IV.10. PROTECTING PROCESSES USING VIRTUAL MEMORY
The advent of multiprogramming, in which computers run multiple programs in parallel, introduced new requirements for protection and separation between programs.
Multiprogramming introduces the concept of a process: a process consists of a running program and all the information needed to continue executing this program.
In multiprogramming, the processor and internal memory are shared interactively by multiple users at the same time, to create the impression that each user has his or her own computer. And so, at any time, it must be possible to switch from one process to another.

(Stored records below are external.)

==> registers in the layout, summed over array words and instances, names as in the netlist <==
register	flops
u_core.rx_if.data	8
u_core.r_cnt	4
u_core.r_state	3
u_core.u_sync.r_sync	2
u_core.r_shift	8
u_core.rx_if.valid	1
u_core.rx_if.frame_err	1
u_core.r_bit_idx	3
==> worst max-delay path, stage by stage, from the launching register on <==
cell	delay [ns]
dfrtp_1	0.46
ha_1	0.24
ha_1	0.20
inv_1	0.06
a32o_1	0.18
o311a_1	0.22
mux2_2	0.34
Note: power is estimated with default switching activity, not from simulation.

A process must operate correctly, whether it is executed continuously from start to finish, or whether it is interrupted by other processes. The responsibility for ensuring that processes run correctly is shared between computer designers and operating system designers. Computer designers must ensure that the processor can maintain and restore the state of processes, and operating system designers must ensure that processes do not interfere with each other. Operating systems solve this problem by dividing up internal memory among processes, and each process's state is present in its allocated memory. This means that operating system designers must work with computer manufacturers to protect one process from being affected by another.

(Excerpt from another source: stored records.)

## src/rtl/tile_delta_encoder_pkg.sv

```systemverilog
// Shared types and default configuration for the tile delta encoder.
package tile_delta_encoder_pkg;

  typedef enum logic [1:0] {FILL, FINAL, DRAIN} enc_state_t;

  localparam int unsigned DEF_NUM_PIX   = 32;
  localparam int unsigned DEF_NUM_CH    = 4;
  localparam int unsigned DEF_CH_W      = 8;
  localparam int unsigned DEF_BEAT_PIX  = 8;
  localparam int unsigned DEF_RES_W_MAX = 4;
  localparam int unsigned DEF_RW_W      = $clog2(DEF_CH_W + 1);

  typedef struct packed {
    logic [DEF_NUM_CH-1:0]                skip;
    logic [DEF_NUM_CH-1:0][DEF_CH_W-1:0]  min;
    logic [DEF_NUM_CH-1:0][DEF_RW_W-1:0]  resw;
  } enc_header_t;

endpackage

```

## src/rtl/tile_delta_encoder_range_tracker.sv

```systemverilog
// channel_range_tracker: running min/max of one channel across the beats of a tile.
module channel_range_tracker
  import tile_delta_encoder_pkg::*;
#(
  parameter int unsigned BEAT_PIX = DEF_BEAT_PIX,
  parameter int unsigned CH_W     = DEF_CH_W
) (
  input  logic                     clk,
  input  logic                     rst,
  input  logic                     clear,
  input  logic                     update,
  input  logic [BEAT_PIX*CH_W-1:0] vals,
  output logic [CH_W-1:0]          min_val,
  output logic [CH_W-1:0]          max_val
);

  logic [CH_W-1:0] next_min;
  logic [CH_W-1:0] next_max;

  // Fold the whole beat into the running extremes in one combinational pass.
  always_comb begin
    next_min = min_val;
    next_max = max_val;
    for (int unsigned p = 0; p < BEAT_PIX; p++) begin
      if (vals[p*CH_W +: CH_W] < next_min) next_min = vals[p*CH_W +: CH_W];
      if (vals[p*CH_W +: CH_W] > next_max) next_max = vals[p*CH_W +: CH_W];
    end
  end

  always_ff @(posedge clk) begin
    if (rst || clear) begin
      min_val <= '1;
      max_val <= '0;
    end else if (update) begin
      min_val <= next_min;
      max_val <= next_max;
    end
  end

endmodule

```

## src/rtl/tile_delta_encoder.sv

```systemverilog
// Buffers one tile, then emits header plus min-relative residuals (or raw beats).
// Optional tile statistics ports under QS_ENC_PERF_EN.
module tile_delta_encoder
  import tile_delta_encoder_pkg::*;
#(
  parameter int unsigned NUM_PIX   = DEF_NUM_PIX,
  parameter int unsigned NUM_CH    = DEF_NUM_CH,
  parameter int unsigned CH_W      = DEF_CH_W,
  parameter int unsigned BEAT_PIX  = DEF_BEAT_PIX,
  parameter int unsigned RES_W_MAX = DEF_RES_W_MAX,
  localparam int unsigned RW_W     = $clog2(CH_W + 1),
  localparam int unsigned BEAT_W   = BEAT_PIX * NUM_CH * CH_W
) (
  input  logic                   clk,
  input  logic                   rst,
  input  logic                   in_valid,
  output logic                   in_ready,
  input  logic [BEAT_W-1:0]      in_data,
  output logic                   out_valid,
  input  logic                   out_ready,
  output logic [BEAT_W-1:0]      out_data,
  output logic                   out_first,
  output logic                   out_last,
  output logic [NUM_CH-1:0]      out_skip,
  output logic [NUM_CH*CH_W-1:0] out_min,
  output logic [NUM_CH*RW_W-1:0] out_resw,
`ifdef QS_ENC_PERF_EN
  output logic [31:0]            tiles_comp,
  output logic [31:0]            tiles_raw,
`endif
  output logic                   out_compressable
);

  localparam int unsigned NB   = NUM_PIX / BEAT_PIX;
  localparam int unsigned BC_W = (NB > 1) ? $clog2(NB) : 1;
  localparam logic [BC_W-1:0] LAST_BEAT = BC_W'(NB - 1);

  enc_state_t state, state_next;
  logic [BC_W-1:0]   beat_cnt;
  logic [BEAT_W-1:0] buf_mem [NB];

  logic in_fire, out_fire, fill_done, drain_done;

  logic [NUM_CH-1:0][BEAT_PIX*CH_W-1:0] ch_vals;
  logic [NUM_CH-1:0][CH_W-1:0]          trk_min, trk_max;

  logic [NUM_CH-1:0]           skip_q, skip_d;
  logic [NUM_CH-1:0][CH_W-1:0] min_q;
  logic [NUM_CH-1:0][RW_W-1:0] resw_q, resw_d;
  logic                        comp_q, comp_d;

  function automatic logic [RW_W-1:0] bit_len(input logic [CH_W-1:0] v);
    bit_len = '0;
    for (int unsigned i = 0; i < CH_W; i++)
      if (v[i]) bit_len = RW_W'(i + 1);
  endfunction

  assign in_fire    = in_valid && in_ready;
  assign out_fire   = out_valid && out_ready;
  assign fill_done  = in_fire && (beat_cnt == LAST_BEAT);
  assign drain_done = out_fire && (beat_cnt == LAST_BEAT);

  always_ff @(posedge clk) begin
    if (rst) state <= FILL;
    else     state <= state_next;
  end

  always_comb begin
    state_next = state;
    unique case (state)
      FILL:    if (fill_done)  state_next = FINAL;
      FINAL:                   state_next = DRAIN;
      DRAIN:   if (drain_done) state_next = FILL;
      default:                 state_next = FILL;
    endcase
  end

  always_comb begin
    in_ready  = (state == FILL) && !rst;
    out_valid = (state == DRAIN);
    out_first = (state == DRAIN) && (beat_cnt == '0);
    out_last  = (state == DRAIN) && (beat_cnt == LAST_BEAT);
  end

  always_ff @(posedge clk) begin
    if (rst) begin
      beat_cnt <= '0;
    end else if (in_fire || out_fire) begin
      beat_cnt <= (beat_cnt == LAST_BEAT) ? '0 : beat_cnt + 1'b1;
    end
  end

  // Buffer contents need no reset: beat_cnt restarts at 0 and every slot is rewritten before drain.
  always_ff @(posedge clk) begin
    if (in_fire) buf_mem[beat_cnt] <= in_data;
  end

  always_comb begin
    ch_vals = '0;
    for (int unsigned c = 0; c < NUM_CH; c++)
      for (int unsigned p = 0; p < BEAT_PIX; p++)
        ch_vals[c][p*CH_W +: CH_W] = in_data[(p*NUM_CH + c)*CH_W +: CH_W];
  end

  for (genvar c = 0; c < NUM_CH; c++) begin : g_trk
    channel_range_tracker #(
      .BEAT_PIX (BEAT_PIX),
      .CH_W     (CH_W)
    ) u_trk (
      .clk     (clk),
      .rst     (rst),
      .clear   (drain_done),
      .update  (in_fire),
      .vals    (ch_vals[c]),
      .min_val (trk_min[c]),
      .max_val (trk_max[c])
    );
  end

  always_comb begin
    skip_d = '0;
    resw_d = '0;
    comp_d = 1'b1;
    for (int unsigned c = 0; c < NUM_CH; c++) begin
      skip_d[c] = (trk_max[c] == trk_min[c]);
      resw_d[c] = bit_len(trk_max[c] - trk_min[c]);
      if (resw_d[c] > RW_W'(RES_W_MAX)) comp_d = 1'b0;
    end
  end

  always_ff @(posedge clk) begin
    if (rst) begin
      skip_q <= '0;
      min_q  <= '0;
      resw_q <= '0;
      comp_q <= 1'b0;
    end else if (state == FINAL) begin
      skip_q <= skip_d;
      min_q  <= trk_min;
      resw_q <= resw_d;
      comp_q <= comp_d;
    end
  end

  assign out_skip         = skip_q;
  assign out_min          = min_q;
  assign out_resw         = resw_q;
  assign out_compressable = comp_q;

  always_comb begin
    out_data = buf_mem[beat_cnt];
    if (comp_q) begin
      for (int unsigned p = 0; p < BEAT_PIX; p++)
        for (int unsigned c = 0; c < NUM_CH; c++)
          out_data[(p*NUM_CH + c)*CH_W +: CH_W] =
            buf_mem[beat_cnt][(p*NUM_CH + c)*CH_W +: CH_W] - min_q[c];
    end
  end

`ifdef QS_ENC_PERF_EN
  always_ff @(posedge clk) begin
    if (rst) begin
      tiles_comp <= '0;
      tiles_raw  <= '0;
    end else if (state == FINAL) begin
      if (comp_d) begin
        if (tiles_comp != '1) tiles_comp <= tiles_comp + 32'd1;
      end else begin
        if (tiles_raw != '1) tiles_raw <= tiles_raw + 32'd1;
      end
    end
  end
`endif

endmodule

```

## config.mk

```make
export PLATFORM = sky130hd
export DESIGN_NAME = tile_delta_encoder
export DESIGN_NICKNAME = d
export VERILOG_FILES = /design/src/rtl/tile_delta_encoder_pkg.sv /design/src/rtl/tile_delta_encoder_range_tracker.sv /design/src/rtl/tile_delta_encoder.sv
export SDC_FILE = /design/constraint.sdc
export NUM_CORES = 2
export LEC_CHECK = 0
export ABC_CLOCK_PERIOD_IN_PS = 33400
export BUFFER_PORTS_ARGS = -buffer_cell sky130_fd_sc_hd__clkbuf_2
export CORE_ASPECT_RATIO = 1.1
export CORE_MARGIN = 10
export CORE_UTILIZATION = 35
export CTS_BUF_LIST = sky130_fd_sc_hd__clkbuf_4 sky130_fd_sc_hd__clkbuf_8
export CTS_CLUSTER_SIZE = 8
export DETAILED_ROUTE_END_ITERATION = 6
export PLACE_DENSITY_LB_ADDON = 0.12
export SYNTH_ARGS = -nofsm -noshare
export SYNTH_HDL_FRONTEND = slang
export SYNTH_SLANG_ARGS = --single-unit
export TNS_END_PERCENT = 100
```

## constraint.sdc

```tcl
create_clock -name clk -period 33.4 [get_ports clk]
set_clock_uncertainty 0.2 [all_clocks]
set_input_delay 3.34 -clock clk [delete_from_list [all_inputs] [get_ports clk]]
set_output_delay 3.34 -clock clk [all_outputs]
set_load 0.02 [all_outputs]
```

==> impl_metrics.json <==
{
  "cts.repair.resized": 0,
  "slowest_delay_ns": 0.71,
  "cp_slowest_cell": "o21bai_1",
  "overflow": 0,
  "core_area_um2": 204000,
  "num_vias": 50200,
  "finish.net_count": 7603,
  "ir_drop_mv": 0.103,
  "cp.arrival_ns": 20.22,
  "p_per_area_nw_per_um2": 78.9,
  "cp_max_fo": 15,
  "synthMuxAreaShare_pct": 15.2,
  "numCtsBuffers": 204,
  "htree_levels": 4,
  "cap_viol_max_count": 0,
  "cts-root-buf": "clkbuf_8",
  "cp-end-kind": "flip-flop",
  "synth_xor_xnor_area_share_pct": 3.26,
  "syn_inst": 5968,
  "syn_avg_cell_area_um2": 12.0,
  "grt_use_total_pct": 20.6,
  "setup_viol": 0,
  "io_pins": 573,
  "cts_tree": "built",
  "die_w_um": 452,
  "rsz0062_at_grt": "no",
  "max_freq_mhz": 51.0,
  "hold_path.class": "reg -> reg",
  "synth-simple-area-share_pct": 7.35,
  "stdcell_count": 9519,
  "dr.pass1.iters": 6,
  "antenna_left": 0,
  "grt_pass1_vias": 51200,
  "synth_top_family_by_area": "multiplexers",
  "grt_pass1_wl_mm": 346,
  "wl_per_cell_um": 24.9,
  "grt_antenna_before_repair": 35,
  "synthToLayoutAreaGrowth_pct": 14.1,
  "hold_buffers": 0,
  "syn-cell-area_um2": 71900,
  "die_area_um2": 224000,
  "io_buffers": 572,
  "synth.distinct_cells": 99,
  "clock_latency_ns": 0.96,
  "p_leak_nw": 32.8,
  "maxSlewViolCount": 0,
  "ys.flop_type": "edfxtp_1",
  "ys_async_sr_fraction_pct": 0,
  "start_util_pct": 35.2,
  "drive_gt1_share_pct": 22.7,
  "cts_buffer_depth": 3,
  "dp.cells": 9134,
  "dieHeight_um": 495,
  "gp_congestion": 0.860,
  "seq_area_frac_synth_pct": 46.2,
  "path_class": "in -> reg",
  "row_count": 174,
  "period_share_pct": 58.8,
  "path_clk_slew_ns": 0.07,
  "slew_headroom_pct": 16.1,
  "tightestPinTransition_ns": 1.25,
  "cp.required_ns": 34.00,
  "finalHoldViolCount": 0,
  "grt_max_degree": 122,
  "ys_ff_latch": 1147,
  "synth_edf_count": 1024,
  "synth_nets": 6959,
  "dp.final_hpwl_mm": 172,
  "start_kind": "primary input",
  "synthAdderAreaFrac_pct": 13.1,
  "drt_iter0_markers": 2939,
  "status": "finished, final reports clean",
  "cts.sinks": 1147,
  "period_needed_ns": 19.62,
  "yosysWarnings": 0,
  "post_cts_buffers": 0,
  "synth-compound-area-share_pct": 11.7,
  "wl_mm": 237,
  "routed_via_density": 5.28,
  "tns_ns": 0,
  "drc": 0
}
-- cell families (layout without fill, tap and decap cells) --
logic type      Yosys count  after routing
xor+xnor                267            267
flops                  1147           1147
simple gates           1086           1086
compound gates         1328           1328
buf+inv                 596           1412
fa+ha+maj               732            732
mux                     812            812
other cells               0              7
-- cells in the mapped netlist (8+ instances only) --
master    instances  share of area (%)
mux4_2          192                6.0
nand2b_1        113               0.98
o21a_1           46               0.48
a211oi_1         35               0.37
nand4_1          38               0.33
a21oi_1         385                2.7
nor4_1           16               0.14
buf_2             8              0.056
o31ai_1           8              0.084
inv_1           404                2.1
nor3_1           38               0.26
and4_1           17               0.21
nor2_1          264                1.4
a31oi_1          23               0.20
and3_1           19               0.17
buf_1            48               0.25
xor2_1          152                1.9
o211ai_1         20               0.21
o22ai_1          13               0.11
nor2b_1         117                1.0
fa_1             36                1.0
dfxtp_1         123                3.4
a211o_1          12               0.15
mux2i_1         290                4.0
a21o_1          276                2.9
nand3_1          55               0.38
clkbuf_1        132               0.69
a32oi_1           9               0.11
or2_2            13               0.11
a32o_1           11               0.15
o211a_1          16               0.22
ha_1            695                 12
edfxtp_1       1024                 43
a22oi_1          16               0.17
nand2_1         340                1.8
o21ai_0         327                2.3
o21ai_1          24               0.17
xnor2_1         114                1.4
and2_1           19               0.17
mux2_2          329                5.2
-- critical path: cells and delay by family --
kind	cells	cell delay, ns
AO/OA/AOI/OAI	32	7.87
AND/OR/NAND/NOR	20	3.82
buffers and inverters	5	0.50
multiplexers	6	2.06
adder cells (fa/ha/maj)	8	2.58
-- layout by cell type, fill, tap and decap left out, types with 116 or more instances in the layout --
cell and n:
dfxtp_1 119, clkbuf_8 215, edfxtp_1 1024, nor2_1 263, inv_1 404, xor2_1 152
ha_1 695, o21ai_0 327, a21oi_1 384, nor2b_1 116, mux2i_1 290, nand2_1 339
mux4_2 192, a21o_1 276, clkbuf_2 571, mux2_2 329
-- cell type report --
type	instances	area, um^2
Sequential cell	1147	33200
Antenna cell	7	17.5
Timing Repair Buffer	629	3320
Multi-Input combinational cell	4225	36500
Tap cell	2728	3410
Fill cell	19700	122000
Clock buffer	290	3520
Inverter	405	1520
Clock inverter	88	547
-- power breakdown --
part | switching, mW | internal, mW | total, mW
clock network | 0.606 | 0.710 | 1.32
registers | 0.0342 | 1.62 | 1.65
logic | 2.08 | 1.43 | 3.51
-- final timing paths --
check | start | endpoint | slack, ns | cells after the start
worst min-delay path | g_trk[2].u_trk.min_val[4] | out_min[20] | 0.23 | 2
worst min register to register | g_trk[2].u_trk.min_val[4] | out_min[20] | 0.23 | 2
worst max-delay path | in_data[7] | g_trk[0].u_trk.max_val[6] | 13.78 | 71
worst max register to register | g_trk[0].u_trk.max_val[6] | g_trk[0].u_trk.max_val[6] | 15.75 | 71
-- registers in the layout, summed over array words and instances (netlist names), named ones only --
name and count:
out_compressable 1, g_trk.u_trk.min_val 32, out_resw 16, beat_cnt 2, g_trk.u_trk.max_val 32, buf_mem 1024
state 2, out_skip 4, out_min 32
-- stage by stage --
step                      instance area, um^2  util, %  power, mW  setup slack (ns)  hold slack [ns]
final                                   82000     40.1       6.47             13.78            0.231
after global routing                    82000     40.1       7.04             12.34            0.253
after CTS                               82000     40.1       6.53             14.04            0.228
after detailed placement                77900     38.1       5.17             12.99            0.246
after global placement                  77900     38.1       5.11             13.30            0.244
after floorplan                         71900        -       4.32             15.61            0.232
-- layer usage --
metal / GRT usage (%) / vias up / wire length [um]
met4: 5.59 / 46 / 5860
met3: 3.73 / 311 / 11400
met1: 26.3 / 24900 / 103000
li1: - / 23900 / -
met2: 35.7 / 1082 / 117000
met5: 0 / - / 313
Note: power is estimated with default switching activity, not from simulation.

Computer designers have three additional responsibilities that help operating system designers protect processes:
1. Provides two operating modes that indicate whether the process being executed is a user process or a system (operator) process.
2. Provide a subset of processor state that the user process can use but not modify.
3. Provide mechanisms to be able to switch from user mode to
operator and vice versa.
As we have seen, the address given by the processor must be converted from a virtual address to a physical address. This takes the hardware a step further in protecting processes. The simplest way to do this is to allow the user process to manipulate the access permission bits on each page or segment. When the processor issues a read (or write) signal and a user (or system) signal, it is easy to detect intrusions.
unauthorized access to memory before it causes damage. Processes are protected and have their own page tables that point to separate pages in memory.
*****
CHAPTER IV REVIEW QUESTIONS AND EXERCISES
*****
1. What is the difference between SRAM and DRAM? Where are they used in computers?
2. What is the purpose of memory levels?
3. State two principles on which cache operates.
4. Given a direct correspondence cache with 8 blocks of 16 bytes each. The internal memory has 64 blocks. Suppose that at boot time, the first 8 blocks of the internal memory are brought into cache.
a. Write the label table of the blocks currently in the cache
b. The CPU reads the following addresses in turn: O4AH, 27CH, 3F5H. If it fails, update the label table.
c. The CPU uses the write-back method. When the cache fails, the CPU uses the write-with-load method. Describe the job of the cache manager when the CPU issues the following words to write into the internal memory: 0C3H, 05AH, 1C5H.
5. What are the main causes of cache failure?
6. What are the solutions to ensure data consistency in multiprocessor systems with shared memory?
7. Ways to expand the bandwidth of internal memory?
8. Why use virtual memory?
9. What is the difference between cache and virtual memory?